• Eve Kagan

15 Signs of Unresolved Trauma


Over the weekend I attended the 31st Annual (and first virtual!) International Trauma Conference hosted by the Trauma Research Foundation and Bessel van der Kolk. The conference featured the leading authorities in trauma research and treatment.


Trauma is defined as a unique individual experience of a single event (car accident, sexual assault, natural disaster), a series of events (physical/emotional/sexual abuse, domestic/intimate partner violence), or a set of enduring conditions (war, community violence, oppression, consistent physical/emotional/sexual abuse) in which the individual experiences a threat to life, bodily integrity, or sanity, and the complete overwhelm of the system (fear, helplessness, horror). When trauma occurs you are unable to process the emotions of the experience — unresolved trauma has lasting negative effects.

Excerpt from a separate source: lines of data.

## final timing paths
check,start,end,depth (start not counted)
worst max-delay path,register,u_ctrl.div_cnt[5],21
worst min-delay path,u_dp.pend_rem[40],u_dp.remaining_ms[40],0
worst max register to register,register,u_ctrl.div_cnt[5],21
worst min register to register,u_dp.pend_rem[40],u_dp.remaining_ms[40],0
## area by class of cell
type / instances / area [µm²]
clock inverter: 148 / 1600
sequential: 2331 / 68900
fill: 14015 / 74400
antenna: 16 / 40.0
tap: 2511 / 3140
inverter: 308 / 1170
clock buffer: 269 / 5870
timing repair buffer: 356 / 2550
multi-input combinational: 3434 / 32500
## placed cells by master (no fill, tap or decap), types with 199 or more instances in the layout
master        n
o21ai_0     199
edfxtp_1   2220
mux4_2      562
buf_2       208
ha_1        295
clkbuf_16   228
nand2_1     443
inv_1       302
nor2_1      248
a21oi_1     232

Trauma impacts every aspect of our lives, right down to the structure and functionality of the brain. This is especially true for early childhood trauma. Maltreatment in childhood (abuse, neglect, and/or loss) results in biological scars: higher reactivity to stress, low immune functioning, changes in the brain, all of which make us vulnerable to disease and disorder later in life. When trauma occurs in childhood, it often goes unprocessed and unresolved. There is stigma and shame associated with childhood trauma. Many families, communities, and/or cultures enforce a code of silence around abuse and neglect: Don’t talk. Don’t trust. Don’t feel.


After trauma you live in a different universe because trauma changes the way you perceive the world. When a traumatized person relives trauma the verbal area of the brain shuts down: there is no language, no way to convey what is happening, or what has happened, in a coherent way. Your sense of self is also profoundly altered by trauma: survivors report distorted beliefs about the self (“I’m a bad person”) and the body (“my body does not belong to me”). Survivors may feel irreparably damaged and isolated in their experience. As adults, we often minimize or dismiss our past pain. And yet, these old wounds impact our lives in countless invisible ways.

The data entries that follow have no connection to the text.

<file path="src/rtl/core/sbph_pkg.sv">
package sbph_pkg;

    localparam int MAX_BANDS_DEF = 64;
    localparam int BIN_COUNT_DEF = 256;
    localparam int FRAC_BITS_DEF = 8;

    localparam int CMDQ_DEPTH = 4;
    localparam int SCAN_W     = 9;
    localparam int LN_W       = 19;
    localparam int CFG_W      = 16;
    localparam int CFG_IDX_W  = 3;

    localparam logic [CFG_IDX_W-1:0] CFG_BAND_COUNT = 3'd0;
    localparam logic [CFG_IDX_W-1:0] CFG_BAR_ROWS   = 3'd1;
    localparam logic [CFG_IDX_W-1:0] CFG_LOG_GAIN   = 3'd2;
    localparam logic [CFG_IDX_W-1:0] CFG_BAR_DECAY  = 3'd3;
    localparam logic [CFG_IDX_W-1:0] CFG_PEAK_DECAY = 3'd4;

    localparam logic [6:0]  BAND_COUNT_RST = 7'd32;
    localparam logic [7:0]  BAR_ROWS_RST   = 8'd50;
    localparam logic [15:0] LOG_GAIN_RST   = 16'd1154;
    localparam logic [15:0] BAR_DECAY_RST  = 16'd1024;
    localparam logic [15:0] PEAK_DECAY_RST = 16'd171;

    localparam logic OP_EDGE = 1'b0;
    localparam logic OP_BIN  = 1'b1;

    typedef struct packed {
        logic        op;
        logic [7:0]  index;
        logic [7:0]  edge_req;
        logic [14:0] left_bin;
        logic [14:0] right_bin;
        logic        frame_end;
    } sbph_in_t;

    typedef struct packed {
        logic [5:0] band;
        logic [7:0] left_bar;
        logic [7:0] right_bar;
        logic [7:0] left_peak;
        logic [7:0] right_peak;
        logic       last;
    } sbph_out_t;

    typedef struct packed {
        logic       wr_edge;
        logic       wr_bin;
        logic       frame;
        logic [7:0] addr;
        logic [7:0] edge_val;
        logic [7:0] left;
        logic [7:0] right;
    } sbph_cmd_t;

    typedef enum logic [3:0] {
        B_IDLE,
        B_LO,
        B_HI,
        B_RANGE,
        B_SCAN,
        B_DRAIN,
        B_LN,
        B_MUL,
        B_CLAMP,
        B_LVL_L,
        B_LVL_R,
        B_OUT
    } sbph_state_t;

    typedef logic [255:0][LN_W-1:0] ln_table_t;

    // ln(y) in Q.16 via log2 by repeated squaring, times ln 2
    function automatic ln_table_t build_ln();
        ln_table_t   t;
        logic [63:0] m;
        logic [63:0] l2;
        int          e;
        t = '0;
        for (int y = 1; y < 256; y++) begin
            e = 0;
            for (int b = 1; b < 8; b++) begin
                if ((y >> b) != 0) e = b;
            end
            m  = (64'(y) << 16) >> e;
            l2 = 64'(e) << 16;
            for (int b = 0; b < 16; b++) begin
                m = (m * m) >> 16;
                if (m >= 64'h20000) begin
                    m  = m >> 1;
                    l2 = l2 | (64'd1 << (15 - b));
                end
            end
            t[y] = LN_W'((l2 * 64'd45426) >> 16);
        end
        return t;
    endfunction

    localparam ln_table_t LN_TABLE = build_ln();

endpackage

</file>
<file path="src/rtl/core/sbph_cmdq.sv">
module sbph_cmdq (
    input  logic                aclk,
    input  logic                aresetn,
    input  logic                push,
    input  sbph_pkg::sbph_cmd_t push_cmd,
    output logic                full,
    output logic                valid,
    output sbph_pkg::sbph_cmd_t head,
    input  logic                pop
);

    localparam int QAW = $clog2(sbph_pkg::CMDQ_DEPTH);

    sbph_pkg::sbph_cmd_t mem [sbph_pkg::CMDQ_DEPTH];
    logic [QAW-1:0]      wr_ptr_reg;
    logic [QAW-1:0]      rd_ptr_reg;
    logic [QAW:0]        count_reg;
    logic                do_push;
    logic                do_pop;

    assign full    = (count_reg == (QAW + 1)'(sbph_pkg::CMDQ_DEPTH));
    assign valid   = (count_reg != '0);
    assign head    = mem[rd_ptr_reg];
    assign do_push = push && !full;
    assign do_pop  = pop && valid;

    always_ff @(posedge aclk) begin
        if (!aresetn) begin
            wr_ptr_reg <= '0;
            rd_ptr_reg <= '0;
            count_reg  <= '0;
        end else begin
            if (do_push) wr_ptr_reg <= wr_ptr_reg + QAW'(1);
            if (do_pop)  rd_ptr_reg <= rd_ptr_reg + QAW'(1);
            if (do_push && !do_pop) begin
                count_reg <= count_reg + (QAW + 1)'(1);
            end else if (do_pop && !do_push) begin
                count_reg <= count_reg - (QAW + 1)'(1);
            end
        end
    end

    always_ff @(posedge aclk) begin
        if (do_push) mem[wr_ptr_reg] <= push_cmd;
    end

endmodule

</file>
<file path="config.mk">
export PLATFORM = sky130hd
export DESIGN_NAME = sbph_cmdq
export DESIGN_NICKNAME = d
export VERILOG_FILES = /design/src/rtl/core/sbph_pkg.sv /design/src/rtl/core/sbph_cmdq.sv
export SDC_FILE = /design/constraint.sdc
export NUM_CORES = 1
export LEC_CHECK = 0
export ABC_AREA = 0
export BUFFER_PORTS_ARGS = -buffer_cell sky130_fd_sc_hd__buf_2
export CAP_MARGIN = 15
export CORE_ASPECT_RATIO = 2
export CORE_MARGIN = 2
export CORE_UTILIZATION = 40
export CTS_CLUSTER_SIZE = 30
export DETAILED_ROUTE_END_ITERATION = 7
export GPL_TIMING_DRIVEN = 1
export PLACE_DENSITY_LB_ADDON = 0.15
export SETUP_SLACK_MARGIN = 0.05
export SLEW_MARGIN = 20
export SYNTH_ARGS = -nofsm -noshare
export SYNTH_HDL_FRONTEND = slang
export SYNTH_SLANG_ARGS = --single-unit
</file>
<file path="constraint.sdc">
create_clock -name aclk -period 2.75 [get_ports aclk]
set_input_delay 0.4125 -clock aclk [delete_from_list [all_inputs] [get_ports aclk]]
set_output_delay 0.4125 -clock aclk [all_outputs]
set_load 0.02 [all_outputs]
</file>
---- Yosys cells after proc, flatten, opt, wreduce, memory -nomap -nowiden ----
Memories as Yosys holds them, arrays and structs flattened. A register that Yosys moved wholly into a read port is not among the register bits.
Cells that the tools add are included.
word-level totals
  register bits after elaboration ......... 7
  RAM bits ................................ 140
  input bits .............................. 39
  output and inout bits ................... 37
  word-level logic and storage cells ...... 24
  memories ................................ 1
operators by class
  $add $sub $neg .......................... 4
  equality and inequality tests ........... 1
  muxes and demuxes ....................... 6
  reductions and logical operators ........ 9
memories
  memory  depth  width  rd ports  clocked after Yosys merged registers in  write ports  RTL line         RTL
  mem     4      35     1         1                                        1            sbph_cmdq.sv:14  sbph_pkg::sbph_cmd_t mem [sbph_pkg::CMDQ_DEPTH];
operators by type and width
  operator                                          number
  two-way mux 3 bit                                 2
  adder 2 x 1 -> 2 bit, second input constant       2
  logical AND 1 bit                                 4
  two-way mux 2 bit                                 2
  adder 3 x 1 -> 3 bit, second input constant       1
  == test 3 bit, second input constant              1
  zero test 1 bit                                   3
  nonzero test 3 bit                                1
  subtractor 3 x 1 -> 3 bit, second input constant  1
  two-way mux 1 bit                                 2
  nonzero test 2 bit                                1

---- Depth between registers and ports, before layout ----
Gate-level depths: netlist (run 1).
  depth in word-level cells ............... 7
  gate-level depth with buffers ........... 9
  mapped depth without buffers ............ 8

---- Worst setup path before layout (run 1) ----
OpenSTA, ideal clock, no wires.
  path kind ............................... register to register
  from .................................... register count_reg[0]
  to ...................................... memory mem[0][0] (netlist bit) (enable)
  setup time .............................. 395 ps
  data arrival time ....................... 1742 ps
  data required time ...................... 2355 ps
  setup slack ............................. 612 ps
  stages on the path, launching flop included .. 5
  buffers on the path ..................... 1
  clock period less this slack ............ 2138 ps
  cells stage by stage .................... dfxtp_1 -> nor3b_2 -> nor2b_1 -> buf_6 -> and2_1
between the ends
  longest elaborated chain between the ends .. 5
RTL lines
  item                                     RTL line         RTL
  start: declaration                       sbph_cmdq.sv:17  logic [QAW:0] count_reg;
  start signal: assignment                 sbph_cmdq.sv:36  count_reg <= count_reg + (QAW + 1)'(1);
  start signal: assignment                 sbph_cmdq.sv:38  count_reg <= count_reg - (QAW + 1)'(1);
  == test 3 bit                            sbph_cmdq.sv:21  assign full = (count_reg == (QAW + 1)'(sbph_pkg::CMDQ_DEPTH));
  net full                                 sbph_cmdq.sv:6   output logic full,
  zero test 1 bit                          sbph_cmdq.sv:24  assign do_push = push && !full;
  logical AND 1 bit                        sbph_cmdq.sv:24
  net do_push                              sbph_cmdq.sv:18  logic do_push;
  two-way mux 1 bit                        sbph_cmdq.sv:44  if (do_push) mem[wr_ptr_reg] <= push_cmd;
  two-way mux 1 bit (not written as such)  sbph_cmdq.sv:44
  end: declaration                         sbph_cmdq.sv:14
The timed path passes the listed nets, and every way through them passes these cells.

==> results of run 1 <==
through the flow:
step,hold slack [ns],cell area (µm²)
floorplan,0.468,5590
global placement,0.481,6160
detailed placement,0.507,6160
CTS,0.198,6800
global route,0.204,6800
finish,0.220,6800
area by class of cell:
| cell class | count | share of cell area (%) |
|---|---|---|
| clock inverter | 13 | 3.02 |
| multi-input combinational | 69 | 16.0 |
| tap | 157 | 2.89 |
| inverter | 3 | 0.166 |
| timing repair buffer | 84 | 7.07 |
| clock buffer | 18 | 6.31 |
| sequential | 149 | 64.5 |
how the worst max path moves through the flow:
stage | start | endpoint | depth (start not counted)
detailed placement | count_reg[0] | count_reg[2] | 9
global placement | count_reg[0] | count_reg[2] | 9
finish | flop | head[34] | 3
floorplan | count_reg[0] | mem[0][0] | 4
global route | count_reg[0] | count_reg[2] | 9
CTS | flop | head[34] | 3
power by group:
| part | switching (mW) | leakage (nW) | internal (mW) | total [mW] |
|---|---|---|---|---|
| logic | 0.907 | 0.677 | 0.742 | 1.65 |
| clock network | 0.837 | 0.306 | 1.60 | 2.44 |
| registers | 0.104 | 1.36 | 2.76 | 2.86 |
| total | 1.85 | 2.34 | 5.11 | 6.95 |
critical path, cell delays in order, from the launching register on:
cell,delay [ns]
sky130_fd_sc_hd__dfxtp_2,0.44
sky130_fd_sc_hd__buf_4,0.26
sky130_fd_sc_hd__mux4_1,0.59
sky130_fd_sc_hd__buf_2,0.18
cell usage after synthesis, drive strengths merged:
cell / count
clkbuf: 2
or3: 2
nor3b: 1
nor2b: 2
dfxtp: 9
o311ai: 1
and2: 8
edfxtp: 140
ha: 5
nand2: 4
mux4: 35
mux2i: 3
fa: 1
inv: 3
xor2: 1
o21ai: 1
xnor2: 3
buf: 8
a21boi: 1
o31ai: 1
layer usage:
layer | GRT usage, % | part of all wire, % | routed length [µm] | vias up
li1 | - | - | - | 1146
met1 | 15.1 | 39 | 3620 | 1316
met2 | 22.8 | 55 | 5100 | 64
met3 | 4.49 | 4.8 | 450 | 11
met4 | 6.09 | 1.6 | 153 | 0
met5 | 0 | 0 | 0 | -
cells by family after synthesis:
group	share of synthesized area (%)
flops	78.5
fa+ha+maj	1.48
compound gates	0.739
xor+xnor	0.627
simple gates	1.84
buf+inv	2.11
mux	14.7
==> implementation parameters, run 1 <==
Parameter                              Value

Routing
  Routed Antenna Nets ... 0
  Number of remaining DRC errors ... 0
  Routed vias ... 2537
  DRT Wirelength ... 9330 µm
  Post-DR wirelength/cell ... 18.9 µm
  Ratio of routed vias to standard cells ... 5.15
  First-iteration detailed-routing DRC count ... 107
  Count of TritonRoute iterations in the first routing pass ... 5

Setup path
  Critical register-to-register path endpoint ... count_reg[2]
  Req. time, crit path ... 2.34 ns
  Critical path endpoint category ... output pin
  Worst endpoint data arrival time ... between 1.5 and 2 ns
  Number of cells on the worst reg-to-reg path ... 9
  Setup crit start kind ... flop
  Crit Path Class ... flop to output pin
  Worst-path fanout max ... 9
  Minimum setup slack among reg-to-reg paths ... 0.55 ns
  Critical register-to-register path startpoint ... count_reg[0]

Synth
  Sequential cell area fraction in the yosys report ... 78.5%
  Number of unique standard cell types used by synthesis ... 24
  Number of standard cells after synthesis ... roughly 230
  Ranking of synthesized cells by area ... sky130_fd_sc_hd__edfxtp_1, sky130_fd_sc_hd__mux4_2, sky130_fd_sc_hd__dfxtp_1, sky130_fd_sc_hd__ha_1, sky130_fd_sc_hd__buf_12
  Number of warnings issued by yosys ... 0
  Cell area after synthesis ... between 0.005 and 0.006 mm²
  Area share of the leading cell type in the synthesized netlist ... about three quarters
  Mean instance size in the synthesized netlist ... 24.2 µm²
  Number of synthesized register bits ... ~150
  Most area-hungry cell type in the Yosys netlist ... sky130_fd_sc_hd__edfxtp_1
  Net count of the mapped netlist ... approximately 280

Timing
  RSZ-0062 raised after global routing ... no
  Final Hold Fails ... 0
  Period Utilization, post-route ... roughly 83%
  Count of endpoints failing setup in the final report ... 0
  Slew margin rel. ... 62.8%
  Max-slew violation count ... 0
  Slew at the pin closest to its max-slew limit ... 0.557 ns
  Aggregate negative setup slack ... 0 ns
  Achievable Freq ... 438 MHz
  Fin Clk Skew ... 0.00776 ns
  Fin crit period ... 2.28 ns
  Final worst setup slack ... 0.465 ns

Final layout
  P&R area growth vs syn ... 21.7%
  Most common cell after layout, fill and taps aside ... sky130_fd_sc_hd__edfxtp_1
  Fraction of layout cells with a size suffix above 1 ... 46.1%
  Fillers ... 1157
  Number of standard cells in the final layout excluding fillers ... 493
  Sequential standard cell area ... 0.00439 mm²
  Multi-input combinational cell area ... 0.00109 mm²
  Final core utilization ... 49.5%
  Commonest cells after routing, fill and taps aside ... sky130_fd_sc_hd__edfxtp_1, sky130_fd_sc_hd__buf_2, sky130_fd_sc_hd__mux4_2, sky130_fd_sc_hd__clkbuf_16, sky130_fd_sc_hd__dfxtp_1
  Max FFs per register ... 140
  Post-layout nets ... ~370
  ANT cells ... 0

Clocking
  CTS-repair resized insts ... 0
  Clk pin slew, worst setup/hold paths ... roughly 0.06 ns
  Sink count of the clock tree ... approximately 150
  Source-to-sink clock delay at the later pin of the worst-skew pair ... 0.40 ns
  TritonCTS clock tree ... done
  Clk root buf ... sky130_fd_sc_hd__clkbuf_16
  Inserted Clock Buffers ... 17
  Longest Clk Path Bufs ... 2
  H-tree level count ... 4
  Number of buffers added for setup after CTS ... 0
  Total of hold buffers inserted after clock tree synthesis ... 0

Die
  Cell row count ... 61
  Die H ... 171 µm
  Total die area ... 0.0150 mm²
  Core Region ... 0.0137 mm²
  Starting density of the core ... between 40% and 50%
  Horizontal extent of the die ... 87.6 µm
  IO Count ... 76

GRT
  Initial antenna violation count ... 1
  First-pass GRT wire length ... ~14000 µm
  Remaining global-route overflow ... 0
  Global-route usage over all layers ... 13.5%
  Via count of the first global-routing pass ... 2762
  Largest net degree at the start of global routing ... 36

Status
  Result of the run ... completed

Place
  Number of I/O port buffers ... 75
  Pre-CTS setup slack ... 0.554 ns
  Routability-driven placement congestion ratio ... 0.708
  Cell count after placement ... 462
  Post-detailed-placement half-perimeter wirelength ... around 5600 µm

Min path
  Hold/Removal Path Class ... input port to flop
  End point of the most critical hold path ... mem[0][18]
  Hold Startpoint ... push_cmd[18]
  Number of stages on the worst hold path ... 1

Pwr
  Leakage power ... 2.34 nW
  Peak supply drop ... 0.000494 V
  Total power consumption of the routed design ... roughly 7.0 mW
  Pwr/cell area ... between 1000 and 1500 mW/mm²

Job
  Max cap viols ... 0
(Power assumes the default switching activity.)
==> run 2: changes to the inputs <==
==> constraint.sdc (replaced) <==
create_clock -name aclk -period 2.2 [get_ports aclk]
set_input_delay 0.33 -clock aclk [delete_from_list [all_inputs] [get_ports aclk]]
set_output_delay 0.33 -clock aclk [all_outputs]
set_load 0.02 [all_outputs]
==> run 2 against run 1 <==
Clock power grew 11%. Worst hold slack lost 0.084 ns. Flip-flop and latch count is the same. Non-clock buffer count is the same. First-iteration DRC count grew 55%. Register-to-register slack lost 0.39 ns. Cell count grew 0.20%. Design area shrank 0.37%. Count of clock-buffer cells in the layout grew 1. Sequential power grew 26%. Critical path depth is the same. Highest routed layer unchanged.
==> implementation parameters, run 2 (synthesized netlist as in run 1, its figures left out) <==
Parameter                              Value

Setup path
  Minimum setup slack among reg-to-reg paths ... 0.16 ns (was 0.55 ns)
  Setup crit start kind ... flop (unchanged)
  Req. time, crit path ... 1.87 ns (was 2.34 ns)
  Critical path endpoint category ... output pin (unchanged)
  Crit Path Class ... flop to output pin (unchanged)
  Worst endpoint data arrival time ... 1.75 ns (was 1.87 ns)
  Cell with the biggest individual delay on the critical path ... sky130_fd_sc_hd__mux4_1 (unchanged)
  Maximum single-stage delay on the critical path ... 0.58 ns (was 0.59 ns)
  Cell-by-cell trace of the critical path ... buf_12 > mux4_1 > buf_2 (was buf_4 > mux4_1 > buf_2)
  Worst-path fanout max ... 24 (was 9)

Timing
  Fin Clk Skew ... 0.00562 ns (was 0.00776 ns)
  Achievable Freq ... roughly 480 MHz
  Max-slew violation count ... 0 (unchanged)
  Period Utilization, post-route ... between 90 and 100%
  RSZ-0062 raised after global routing ... yes (was no)
  Count of endpoints failing setup in the final report ... 0 (unchanged)
  Slew at the pin closest to its max-slew limit ... 0.345 ns (was 0.557 ns)
  Final Hold Fails ... 0 (unchanged)
  Slew margin rel. ... 77.0% (was 62.8%)
  Fin crit period ... 2.08 ns
  Aggregate negative setup slack ... 0 ns (unchanged)

Die
  Total die area ... 0.0150 mm² (unchanged)
  Cell row count ... 61 (unchanged)
  Core Region ... 0.0137 mm² (unchanged)
  Die H ... 171 µm (unchanged)
  Starting density of the core ... 40.7% (unchanged)
  Horizontal extent of the die ... 87.6 µm (unchanged)
  IO Count ... 76 (unchanged)

Final layout
  P&R area growth vs syn ... 21.3% (was 21.7%)
  Multi-input combinational cell area ... 0.00109 mm² (about the same)
  Final core utilization ... 49.3% (was 49.5%)
  Commonest cells after routing, fill and taps aside ... sky130_fd_sc_hd__edfxtp_1, sky130_fd_sc_hd__buf_2, sky130_fd_sc_hd__mux4_2, sky130_fd_sc_hd__clkbuf_16, sky130_fd_sc_hd__buf_12 (was sky130_fd_sc_hd__edfxtp_1, sky130_fd_sc_hd__buf_2, sky130_fd_sc_hd__mux4_2, sky130_fd_sc_hd__clkbuf_16, sky130_fd_sc_hd__dfxtp_1)
  ANT cells ... 0 (unchanged)
  Max FFs per register ... 140 (unchanged)
  Sequential standard cell area ... 0.00439 mm² (about the same)
  Most common cell after layout, fill and taps aside ... sky130_fd_sc_hd__edfxtp_1 (unchanged)
  Fraction of layout cells with a size suffix above 1 ... 47.2% (was 46.1%)
  Number of standard cells in the final layout excluding fillers ... 494 (was 493)
  Final non-filler cell area ... 0.00677 mm² (was 0.00680 mm²)
  Fillers ... 1137 (was 1157)
  Post-layout nets ... 369 (unchanged)

Routing
  Ratio of routed vias to standard cells ... 5.15 (about the same)
  Post-DR wirelength/cell ... 19.2 µm (was 18.9 µm)
  Routed vias ... 2543 (was 2537)
  DRT Wirelength ... 9470 µm (was 9330 µm)
  First-iteration detailed-routing DRC count ... 166 (was 107)
  Routed Antenna Nets ... 0 (unchanged)
  Number of remaining DRC errors ... 0 (unchanged)
  Count of TritonRoute iterations in the first routing pass ... 4 (was 5)

Place
  Cell count after placement ... 461 (was 462)
  Routability-driven placement congestion ratio ... 0.710 (was 0.708)
  Placed Instance Area ... 0.00619 mm² (was 0.00616 mm²)
  Post-detailed-placement half-perimeter wirelength ... 5850 µm (was 5580 µm)
  Number of I/O port buffers ... 75 (unchanged)

Clocking
  TritonCTS clock tree ... done (unchanged)
  Longest Clk Path Bufs ... 2 (unchanged)
  Sink count of the clock tree ... 149 (unchanged)
  Total of hold buffers inserted after clock tree synthesis ... 0 (unchanged)
  H-tree level count ... 4 (unchanged)
  Clk pin slew, worst setup/hold paths ... 0.06 ns (about the same)
  Clk root buf ... sky130_fd_sc_hd__clkbuf_16 (unchanged)
  Inserted Clock Buffers ... 17 (unchanged)
  Source-to-sink clock delay at the later pin of the worst-skew pair ... 0.40 ns (about the same)

Pwr
  Leakage power ... 2.32 nW (was 2.34 nW)
  Peak supply drop ... 0.000612 V (was 0.000494 V)
  Pwr/cell area ... 1240 mW/mm² (was 1020 mW/mm²)

Job
  Max cap viols ... 0 (unchanged)

GRT
  Largest net degree at the start of global routing ... 27 (was 36)
  Initial antenna violation count ... 0 (was 1)
  Remaining global-route overflow ... 0 (unchanged)
  Via count of the first global-routing pass ... 2769 (was 2762)
  Global-route usage over all layers ... 13.7% (was 13.5%)
  First-pass GRT wire length ... 14600 µm (was 14500 µm)

Min path
  Hold/Removal Path Class ... input port to flop (unchanged)

Status
  Result of the run ... completed (unchanged)
==> run 2: repair_timing <==
item	4_1_cts	5_1_grt
buffers inserted	0	1
hold endpoints to repair	0	0
setup endpoints to repair	1	3
pin swaps	1	0
gates resized for setup	1	4
==> run 2: cell type report <==
cell class | count | share of cell area [%]
sequential | 149 | 64.8
inverter | 3 | 0.166
timing repair buffer | 84 | 7.65
clock buffer | 19 | 6.39
tap | 157 | 2.90
clock inverter | 13 | 1.96
multi-input combinational | 69 | 16.1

With so much silence, shame, and solitude, it can be hard to know if you have experienced trauma. The following are 15 Signs of Unresolved Trauma:

  1. Recurrent anxiety or panic attacks

  2. Extreme fears that arise without provocation

  3. Intrusive thoughts, memories, flashbacks, nightmares

  4. Avoidance of people, places, or things associated with the trauma and/or emotional responses

  5. Dissociation: spacing out, losing time, missing time, feeling outside your body or as if the world around you is not real

  6. Dysfunctional relationships: inability to trust, avoidance, or brief intense love/hate dynamics

  7. Overwhelming feeling of shame: an innate belief that you are bad, worthless, defective, unlovable

  8. Difficulty with emotions: rapidly changing and/or intense feelings, avoidance or numbing of emotions

  9. Feeling detached or “dead inside”

  10. Trouble sleeping: inability to fall asleep, stay asleep, or fear associated with sleep

  11. Hypervigilance: constantly feeling on-guard, under threat, or hyper-aware of your surroundings

  12. Chronic or repeated suicidal thoughts or actions

  13. Chronic or ongoing depression

  14. Self-harm: self-injury./mutilation, addiction, disordered eating

  15. All-or-nothing thinking


With all of this information about the damage caused by trauma, it may feel like you are doomed to a life forever consumed with suffering. In spite of trauma wreaking havoc on the body and mind, there is hope! Throughout our lives the brain retains the ability to change and grow (neuroplasticity and neurogenesis for all my fellow science nerds), which means new pathways of understanding and learning can be created. Trauma memories can be resolved and integrated, healthy habits of thinking and being can develop, a trusting relationship with your body can emerge, and new narratives can be written that focus on your strength, resilience, and agency. Healing is possible and trauma-informed therapy can help. You are not alone.